中井久夫は重ねて次のように書いている(1999年)。
「死ぬための教養」がなぜ今問題になるのであろうか。なるほど、江戸期の支配階級である武士には「死ぬための教養」が要請された。私の友人には、祖父から切腹の作法を教わった水戸っぽの教授がいるが、私は切腹を遂行する自信などない。私は私なりに、死の作法を考えないわけではないが、どういう状況で訪れてくるか分らないのが死である。人に話し、まして、雑誌に書いて死に恥をかきたくない。
他方、死は他人事になりつつある。そして金銭の問題に。「国民が年金年齢に達した時に皆死んでくれたら大蔵省は助かる」とある大蔵大臣が言った時、これは「貧乏人は麦を食え」どころではないぞと思ったが、この一派閥の領袖の発言を誰も問題にしなかった。その大蔵大臣は年金年齢に入ってから比較的早く亡くなった。しかし、それは別の問題である。
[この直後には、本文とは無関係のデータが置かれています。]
[src/hdl/isaPkg.sv]
// ==========================================================
// instruction set definitions for the bundle decoder
// unit codes, opcodes, function codes, access sizes and
// the two-format instruction word
// ==========================================================
`default_nettype none

package isaPkg;

	localparam int TEMPLATE_W = 8;

	typedef enum logic [2:0] {
		UNIT_NONE   = 3'd0,
		UNIT_BRANCH = 3'd1,
		UNIT_INT    = 3'd2,
		UNIT_FLT    = 3'd3,
		UNIT_LOAD   = 3'd4,
		UNIT_STORE  = 3'd5
	} unit_t;

	typedef enum logic [2:0] {
		SZ_BYTE  = 3'd0,
		SZ_WYDE  = 3'd1,
		SZ_TETRA = 3'd2,
		SZ_PENTA = 3'd3,
		SZ_OCTA  = 3'd4,
		SZ_DECI  = 3'd5
	} memSize_t;

	// ==========================================================
	// branch unit opcodes
	// ==========================================================
	localparam logic [3:0] BR_BCC  = 4'h0;
	localparam logic [3:0] BR_BBC  = 4'h1;
	// register-target branch, not predictable
	localparam logic [3:0] BR_BRCC = 4'h2;
	localparam logic [3:0] BR_JMP  = 4'h3;
	localparam logic [3:0] BR_BEQI = 4'h4;
	localparam logic [3:0] BR_JAL  = 4'h5;
	localparam logic [3:0] BR_BNEI = 4'h6;
	localparam logic [3:0] BR_BLTI = 4'h7;
	localparam logic [3:0] BR_RET  = 4'h8;
	localparam logic [3:0] BR_RTI  = 4'h9;
	localparam logic [3:0] BR_BRK  = 4'hA;
	localparam logic [3:0] BR_CHK  = 4'hB;
	localparam logic [3:0] BR_CHKI = 4'hC;

	// variants carried in funct5 of the RTI opcode
	localparam logic [4:0] FN_RTI  = 5'h00;
	localparam logic [4:0] FN_SEI  = 5'h01;
	localparam logic [4:0] FN_WAIT = 5'h02;
	localparam logic [4:0] FN_SYNC = 5'h03;
	localparam logic [4:0] FN_REX  = 5'h04;

	// integer unit
	localparam logic [3:0] INT_ADDI = 4'h0;
	localparam logic [3:0] INT_ANDI = 4'h1;
	localparam logic [3:0] INT_R3   = 4'h2;
	localparam logic [3:0] INT_ORI  = 4'h3;
	localparam logic [3:0] INT_MULI = 4'h4;
	localparam logic [3:0] INT_DIVI = 4'h5;
	localparam logic [3:0] INT_MODI = 4'h6;
	localparam logic [3:0] INT_XORI = 4'h7;
	localparam logic [4:0] FN_MUL   = 5'h08;
	localparam logic [4:0] FN_DIV   = 5'h09;
	localparam logic [4:0] FN_MOD   = 5'h0A;

	// float unit, arithmetic selected by funct5
	localparam logic [3:0] FLT_FLT2 = 4'h2;
	localparam logic [4:0] FN_FADD  = 5'h04;
	localparam logic [4:0] FN_FSUB  = 5'h05;
	localparam logic [4:0] FN_FMUL  = 5'h08;
	localparam logic [4:0] FN_FDIV  = 5'h09;

	// ==========================================================
	// memory opcodes, indexed forms repeat them in funct5
	// ==========================================================
	localparam logic [3:0] LD_LDB  = 4'h0;
	localparam logic [3:0] LD_LDC  = 4'h1;
	localparam logic [3:0] LD_LDP  = 4'h2;
	localparam logic [3:0] LD_LDD  = 4'h3;
	localparam logic [3:0] LD_LDBU = 4'h4;
	localparam logic [3:0] LD_LDCU = 4'h5;
	localparam logic [3:0] LD_LDPU = 4'h6;
	localparam logic [3:0] LD_LDDR = 4'h7;
	localparam logic [3:0] LD_LDT  = 4'h8;
	localparam logic [3:0] LD_LDO  = 4'h9;
	localparam logic [3:0] LD_LDTU = 4'hA;
	localparam logic [3:0] LD_LDOU = 4'hB;
	localparam logic [3:0] LD_LEA  = 4'hC;
	localparam logic [3:0] LD_MLX  = 4'hF;

	localparam logic [3:0] ST_STB   = 4'h0;
	localparam logic [3:0] ST_STC   = 4'h1;
	localparam logic [3:0] ST_STP   = 4'h2;
	localparam logic [3:0] ST_STD   = 4'h3;
	localparam logic [3:0] ST_STT   = 4'h4;
	localparam logic [3:0] ST_STO   = 4'h5;
	localparam logic [3:0] ST_STDC  = 4'h6;
	localparam logic [3:0] ST_PUSH  = 4'h7;
	localparam logic [3:0] ST_PUSHC = 4'h8;
	localparam logic [3:0] ST_TLB   = 4'h9;
	localparam logic [3:0] ST_CAS   = 4'hA;
	localparam logic [3:0] ST_CACHE = 4'hB;
	localparam logic [3:0] ST_MSX   = 4'hF;
	localparam logic [4:0] FN_CAS   = 5'h0A;
	localparam logic [4:0] FN_CACHE = 5'h0B;

	// register-register and indexed layout
	typedef struct packed {
		logic [4:0] funct5;
		logic [5:0] rs2;
		logic [2:0] size;
		logic [1:0] aqrl;
		logic [7:0] spare;
		logic [5:0] rs1;
		logic [3:0] opcode;
		logic [5:0] rd;
	} rForm_t;

	// immediate layout, immHi holds the sign bit
	typedef struct packed {
		logic [6:0]  immHi;
		logic [1:0]  aqrl;
		logic [14:0] immLo;
		logic [5:0]  rs1;
		logic [3:0]  opcode;
		logic [5:0]  rd;
	} iForm_t;

	typedef union packed {
		rForm_t rForm;
		iForm_t iForm;
	} instr_u;

endpackage

`default_nettype wire

[src/hdl/decodePkg.sv]
// ==========================================================
// decode stage transport types
// the per-slot decode bus and the fetched bundle
// ==========================================================
`default_nettype none

package decodePkg;

	typedef struct packed {
		isaPkg::unit_t    unit;
		logic             rfw;
		logic [5:0]       rd;
		logic [5:0]       rs1;
		logic             hasConst;
		logic [63:0]      constant;
		isaPkg::memSize_t memSize;
		// memory class flags
		logic             load;
		logic             store;
		logic             mem;
		logic             memNdx;
		logic             rmw;
		logic             push;
		logic             tlb;
		// flow control
		logic             branch;
		logic             jump;
		logic             jal;
		logic             ret;
		logic             brk;
		logic             rti;
		logic             sync;
		logic             canEx;
		logic             oddball;
	} decodeBus_t;

	// template sits in the low byte, slot0 just above it
	typedef struct packed {
		isaPkg::instr_u                  slot2;
		isaPkg::instr_u                  slot1;
		isaPkg::instr_u                  slot0;
		logic [isaPkg::TEMPLATE_W-1:0]   template;
	} bundle_t;

endpackage

`default_nettype wire

[src/hdl/bundleSequencer.sv]
// ==========================================================
// bundle sequencing FSM
// accepts a bundle, then steps its slots while not stalled
// ==========================================================
`timescale 1ns/1ps
`default_nettype none

module bundleSequencer (
	input  logic clk,
	input  logic rst,
	input  logic bundleValid,
	input  logic stall,
	input  logic last,
	output logic loadBundle,
	output logic clearCount,
	output logic stepSlot,
	output logic loadOut,
	output logic busy
);
	typedef enum logic {
		IDLE,
		DECODE
	} state_t;

	state_t state;
	state_t stateNext;

	// strobes for the datapath
	assign loadBundle = (state == IDLE) && bundleValid;
	assign clearCount = loadBundle;
	assign loadOut    = (state == DECODE) && !stall;
	assign stepSlot   = loadOut && !last;
	assign busy       = (state == DECODE);

	always_comb
	begin
		stateNext = state;
		case (state)
			IDLE:
				if (bundleValid)
					stateNext = DECODE;
			DECODE:
				// final slot leaves on this edge
				if (!stall && last)
					stateNext = IDLE;
			default:
				stateNext = IDLE;
		endcase
	end

	always_ff @(posedge clk)
	begin
		if (rst)
			state <= IDLE;
		else
			state <= stateNext;
	end

endmodule

`default_nettype wire

[src/hdl/decodeTop.sv]
// ==========================================================
// decode stage top level
// bundle register, slot mux and registered decode output
// ==========================================================
`timescale 1ns/1ps
`default_nettype none

module decodeTop #(
	parameter int SLOTS = 3
) (
	input  logic                       clk,
	input  logic                       rst,
	input  logic                       bundleValid,
	input  decodePkg::bundle_t         bundleIn,
	input  logic                       stall,
	output logic                       busy,
	output logic                       decValid,
	output logic [$clog2(SLOTS)-1:0]   decSlot,
	output decodePkg::decodeBus_t      decBus,
	output logic                       badTemplate
);
	import isaPkg::*;
	import decodePkg::*;

	localparam int SLOT_W = $clog2(SLOTS);

	bundle_t           bundleReg;
	unit_t             unit0;
	unit_t             unit1;
	unit_t             unit2;
	unit_t             curUnit;
	instr_u            curInstr;
	decodeBus_t        decNext;
	logic              reserved;
	logic [SLOT_W-1:0] slot;
	logic              last;
	logic              loadBundle;
	logic              clearCount;
	logic              stepSlot;
	logic              loadOut;

	always_ff @(posedge clk)
	begin
		if (loadBundle)
			bundleReg <= bundleIn;
	end

	templateUnits u_templateUnits (
		.template (bundleReg.template),
		.unit0    (unit0),
		.unit1    (unit1),
		.unit2    (unit2),
		.reserved (reserved)
	);

	slotCounter #(
		.SLOTS (SLOTS)
	) u_slotCounter (
		.clk    (clk),
		.rst    (rst),
		.clear  (clearCount),
		.enable (stepSlot),
		.slot   (slot),
		.last   (last)
	);

	bundleSequencer u_bundleSequencer (
		.clk         (clk),
		.rst         (rst),
		.bundleValid (bundleValid),
		.stall       (stall),
		.last        (last),
		.loadBundle  (loadBundle),
		.clearCount  (clearCount),
		.stepSlot    (stepSlot),
		.loadOut     (loadOut),
		.busy        (busy)
	);

	// pick the current slot and its unit
	always_comb
	begin
		if (slot == SLOT_W'(0))
		begin
			curInstr = bundleReg.slot0;
			curUnit  = unit0;
		end
		else if (slot == SLOT_W'(1))
		begin
			curInstr = bundleReg.slot1;
			curUnit  = unit1;
		end
		else
		begin
			curInstr = bundleReg.slot2;
			curUnit  = unit2;
		end
	end

	instrDecoder u_instrDecoder (
		.unit   (curUnit),
		.instr  (curInstr),
		.decBus (decNext)
	);

	// output holds its value across stalled edges
	always_ff @(posedge clk)
	begin
		if (rst)
		begin
			decValid    <= 1'b0;
			decSlot     <= '0;
			decBus      <= '0;
			badTemplate <= 1'b0;
		end
		else
		begin
			decValid <= loadOut;
			if (loadOut)
			begin
				decSlot     <= slot;
				decBus      <= decNext;
				badTemplate <= reserved;
			end
		end
	end

endmodule

`default_nettype wire

[src/hdl/instrDecoder.sv]
// ==========================================================
// single slot instruction decoder
// register write, constant, memory size and flow flags
// ==========================================================
`timescale 1ns/1ps
`default_nettype none

module instrDecoder (
	input  isaPkg::unit_t         unit,
	input  isaPkg::instr_u        instr,
	output decodePkg::decodeBus_t decBus
);
	import isaPkg::*;

	logic [3:0] op;
	logic [4:0] fn;
	logic       isBr;
	logic       isSt;
	logic       isChki;
	logic       isPush;
	logic       isPushc;
	logic       isCas;
	logic       isCache;
	logic       isRti;
	logic       isSei;
	logic       isRex;
	logic       isBrk;
	logic [5:0] rdSel;
	logic       constSel;
	logic       canExSel;
	memSize_t   sizeSel;

	// size table shared by direct and indexed forms
	function automatic memSize_t sizeOf(input unit_t u, input logic [3:0] code);
		memSize_t sz;
		sz = SZ_DECI;
		if (u == UNIT_LOAD)
			case (code)
				LD_LDB, LD_LDBU:  sz = SZ_BYTE;
				LD_LDC, LD_LDCU:  sz = SZ_WYDE;
				LD_LDT, LD_LDTU:  sz = SZ_TETRA;
				LD_LDP, LD_LDPU:  sz = SZ_PENTA;
				LD_LDO, LD_LDOU:  sz = SZ_OCTA;
				default:          sz = SZ_DECI;
			endcase
		else if (u == UNIT_STORE)
			case (code)
				ST_STB:  sz = SZ_BYTE;
				ST_STC:  sz = SZ_WYDE;
				ST_STT:  sz = SZ_TETRA;
				ST_STP:  sz = SZ_PENTA;
				ST_STO:  sz = SZ_OCTA;
				default: sz = SZ_DECI;
			endcase
		return sz;
	endfunction

	assign op      = instr.iForm.opcode;
	assign fn      = instr.rForm.funct5;
	assign isBr    = (unit == UNIT_BRANCH);
	assign isSt    = (unit == UNIT_STORE);
	assign isChki  = isBr && (op == BR_CHKI);
	assign isPushc = isSt && (op == ST_PUSHC);
	assign isPush  = isSt && (op == ST_PUSH || op == ST_PUSHC);
	assign isCas   = isSt && (op == ST_CAS || (op == ST_MSX && fn == FN_CAS));
	assign isCache = isSt && (op == ST_CACHE || (op == ST_MSX && fn == FN_CACHE));
	assign isRti   = isBr && (op == BR_RTI) && (fn == FN_RTI);
	assign isSei   = isBr && (op == BR_RTI) && (fn == FN_SEI);
	assign isRex   = isBr && (op == BR_RTI) && (fn == FN_REX);
	assign isBrk   = isBr && (op == BR_BRK);

	// destination select and immediate presence per unit
	always_comb
	begin
		rdSel    = 6'd0;
		constSel = 1'b0;
		sizeSel  = SZ_DECI;
		canExSel = 1'b0;
		case (unit)
			UNIT_BRANCH:
			begin
				if (op == BR_JAL || op == BR_RET || isSei)
					rdSel = instr.iForm.rd;
				constSel = (op == BR_CHKI || op == BR_JAL);
				canExSel = (op == BR_BRK || op == BR_CHK || op == BR_CHKI);
			end
			UNIT_INT:
			begin
				rdSel    = instr.iForm.rd;
				constSel = (op != INT_R3);
				canExSel = (op == INT_MULI || op == INT_DIVI || op == INT_MODI)
					|| (op == INT_R3 && (fn == FN_MUL || fn == FN_DIV || fn == FN_MOD));
			end
			UNIT_FLT:
			begin
				rdSel    = instr.iForm.rd;
				canExSel = (op == FLT_FLT2)
					&& (fn == FN_FADD || fn == FN_FSUB || fn == FN_FMUL || fn == FN_FDIV);
			end
			UNIT_LOAD:
			begin
				rdSel    = instr.iForm.rd;
				constSel = (op != LD_MLX);
				sizeSel  = sizeOf(unit, (op == LD_MLX) ? fn[3:0] : op);
				// any load may fault
				canExSel = 1'b1;
			end
			UNIT_STORE:
			begin
				if (isPush || op == ST_TLB || isCas)
					rdSel = instr.iForm.rd;
				constSel = !(op == ST_MSX || op == ST_PUSH || op == ST_TLB);
				sizeSel  = sizeOf(unit, (op == ST_MSX) ? fn[3:0] : op);
			end
			default:
				rdSel = 6'd0;
		endcase
	end

	always_comb
	begin
		decBus          = '0;
		decBus.unit     = unit;
		decBus.rd       = rdSel;
		decBus.rfw      = (rdSel != 6'd0);
		decBus.rs1      = instr.iForm.rs1;
		decBus.hasConst = constSel;
		// stores and CHKI split the constant around rs2 and rd
		if ((isSt || isChki) && !isPushc)
			decBus.constant = {{42{instr.iForm.immHi[6]}}, instr.iForm.immHi,
				instr.iForm.immLo[14:6], instr.iForm.rd};
		else
			decBus.constant = {{42{instr.iForm.immHi[6]}}, instr.iForm.immHi,
				instr.iForm.immLo};
		decBus.memSize  = sizeSel;
		decBus.load     = (unit == UNIT_LOAD);
		decBus.store    = isSt;
		decBus.mem      = (unit == UNIT_LOAD) || isSt;
		decBus.memNdx   = ((unit == UNIT_LOAD) && op == LD_MLX) || (isSt && op == ST_MSX);
		decBus.rmw      = isCas;
		decBus.push     = isPush;
		decBus.tlb      = isSt && (op == ST_TLB);
		decBus.branch   = isBr && (op == BR_BCC || op == BR_BBC || op == BR_BEQI
			|| op == BR_BNEI || op == BR_BLTI);
		decBus.jump     = isBr && (op == BR_JMP);
		decBus.jal      = isBr && (op == BR_JAL);
		decBus.ret      = isBr && (op == BR_RET);
		decBus.brk      = isBrk;
		decBus.rti      = isRti;
		decBus.sync     = (isBr && op == BR_RTI && fn == FN_SYNC) || isRti || isBrk;
		decBus.canEx    = canExSel;
		decBus.oddball  = isRti || isSei || isRex || isCache || (unit == UNIT_FLT);
	end

endmodule

`default_nettype wire

[src/hdl/slotCounter.sv]
// ==========================================================
// slot index counter with last-slot flag
// ==========================================================
`timescale 1ns/1ps
`default_nettype none

module slotCounter #(
	parameter int SLOTS = 3
) (
	input  logic                       clk,
	input  logic                       rst,
	input  logic                       clear,
	input  logic                       enable,
	output logic [$clog2(SLOTS)-1:0]   slot,
	output logic                       last
);
	localparam int SLOT_W = $clog2(SLOTS);

	assign last = (slot == SLOT_W'(SLOTS - 1));

	always_ff @(posedge clk)
	begin
		if (rst || clear)
			slot <= '0;
		else if (enable)
			// wrap keeps the index inside the bundle
			slot <= last ? '0 : slot + 1'b1;
	end

endmodule

`default_nettype wire

[src/hdl/templateUnits.sv]
// ==========================================================
// bundle template to slot unit mapping
// ==========================================================
`timescale 1ns/1ps
`default_nettype none

module templateUnits (
	input  logic [isaPkg::TEMPLATE_W-1:0] template,
	output isaPkg::unit_t                 unit0,
	output isaPkg::unit_t                 unit1,
	output isaPkg::unit_t                 unit2,
	output logic                          reserved
);
	import isaPkg::*;

	// slot0 in the top three bits
	logic [8:0] pattern;

	always_comb
	begin
		reserved = 1'b0;
		case (template)
			8'd0:  pattern = {UNIT_INT,    UNIT_INT,    UNIT_INT};
			8'd1:  pattern = {UNIT_INT,    UNIT_INT,    UNIT_BRANCH};
			8'd2:  pattern = {UNIT_LOAD,   UNIT_INT,    UNIT_INT};
			8'd3:  pattern = {UNIT_LOAD,   UNIT_INT,    UNIT_BRANCH};
			8'd4:  pattern = {UNIT_STORE,  UNIT_INT,    UNIT_INT};
			8'd5:  pattern = {UNIT_STORE,  UNIT_INT,    UNIT_BRANCH};
			8'd6:  pattern = {UNIT_LOAD,   UNIT_LOAD,   UNIT_INT};
			8'd7:  pattern = {UNIT_LOAD,   UNIT_LOAD,   UNIT_BRANCH};
			8'd8:  pattern = {UNIT_STORE,  UNIT_STORE,  UNIT_INT};
			8'd9:  pattern = {UNIT_STORE,  UNIT_STORE,  UNIT_BRANCH};
			8'd10: pattern = {UNIT_LOAD,   UNIT_STORE,  UNIT_INT};
			8'd11: pattern = {UNIT_LOAD,   UNIT_STORE,  UNIT_BRANCH};
			8'd12: pattern = {UNIT_INT,    UNIT_FLT,    UNIT_INT};
			8'd13: pattern = {UNIT_INT,    UNIT_FLT,    UNIT_BRANCH};
			8'd14: pattern = {UNIT_LOAD,   UNIT_FLT,    UNIT_INT};
			8'd15: pattern = {UNIT_LOAD,   UNIT_FLT,    UNIT_BRANCH};
			8'd16: pattern = {UNIT_STORE,  UNIT_FLT,    UNIT_INT};
			8'd17: pattern = {UNIT_STORE,  UNIT_FLT,    UNIT_BRANCH};
			8'd18: pattern = {UNIT_BRANCH, UNIT_BRANCH, UNIT_BRANCH};
			8'd19: pattern = {UNIT_LOAD,   UNIT_LOAD,   UNIT_LOAD};
			8'd20: pattern = {UNIT_STORE,  UNIT_STORE,  UNIT_STORE};
			8'd21: pattern = {UNIT_FLT,    UNIT_FLT,    UNIT_FLT};
			8'd22: pattern = {UNIT_INT,    UNIT_INT,    UNIT_FLT};
			8'd23: pattern = {UNIT_LOAD,   UNIT_INT,    UNIT_FLT};
			default:
			begin
				pattern  = {UNIT_NONE, UNIT_NONE, UNIT_NONE};
				reserved = 1'b1;
			end
		endcase
	end

	assign unit0 = unit_t'(pattern[8:6]);
	assign unit1 = unit_t'(pattern[5:3]);
	assign unit2 = unit_t'(pattern[2:0]);

endmodule

`default_nettype wire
この国が世界一の長寿国であるかどうかとは関係がなく、国民の早世を願う国は卑しい国である。国民を大切にしない国で長く栄えたためしはなく、現に、国民を奴隷に売ったり、国民の大量死を歯牙にもかけなかった国は外国の侮りを受けてきた。国民の命を粗末にした戦争で敗北したのはつい最近である。この発言は亡国の兆しではないか。
以後、私は「死の教養」とか「死と生を考える」とか「死生学」を素直に聞けなくなった。善意が利用されている気がする。……(中井久夫「「祈り」を込めない処方は効かない(?)――アンケートへの答え」1999)
《多くの社会は、あるいは政府は、医療のこれ以上の向上をそれほど望んでいないのではないか。平均年齢のこれ以上の延長とそれに伴う医療費の増大とを。》との疑義が呈されてから既に二十年ほど経っている。それ以後、市場原理主義がむきだしの素顔を見せる、すなわち「新自由主義」がいっそう猖獗し、「勝ち組」「負け組」という言葉が羞かしげもなく語られるようになった現在、次のような話がなされてもすこしも驚かない。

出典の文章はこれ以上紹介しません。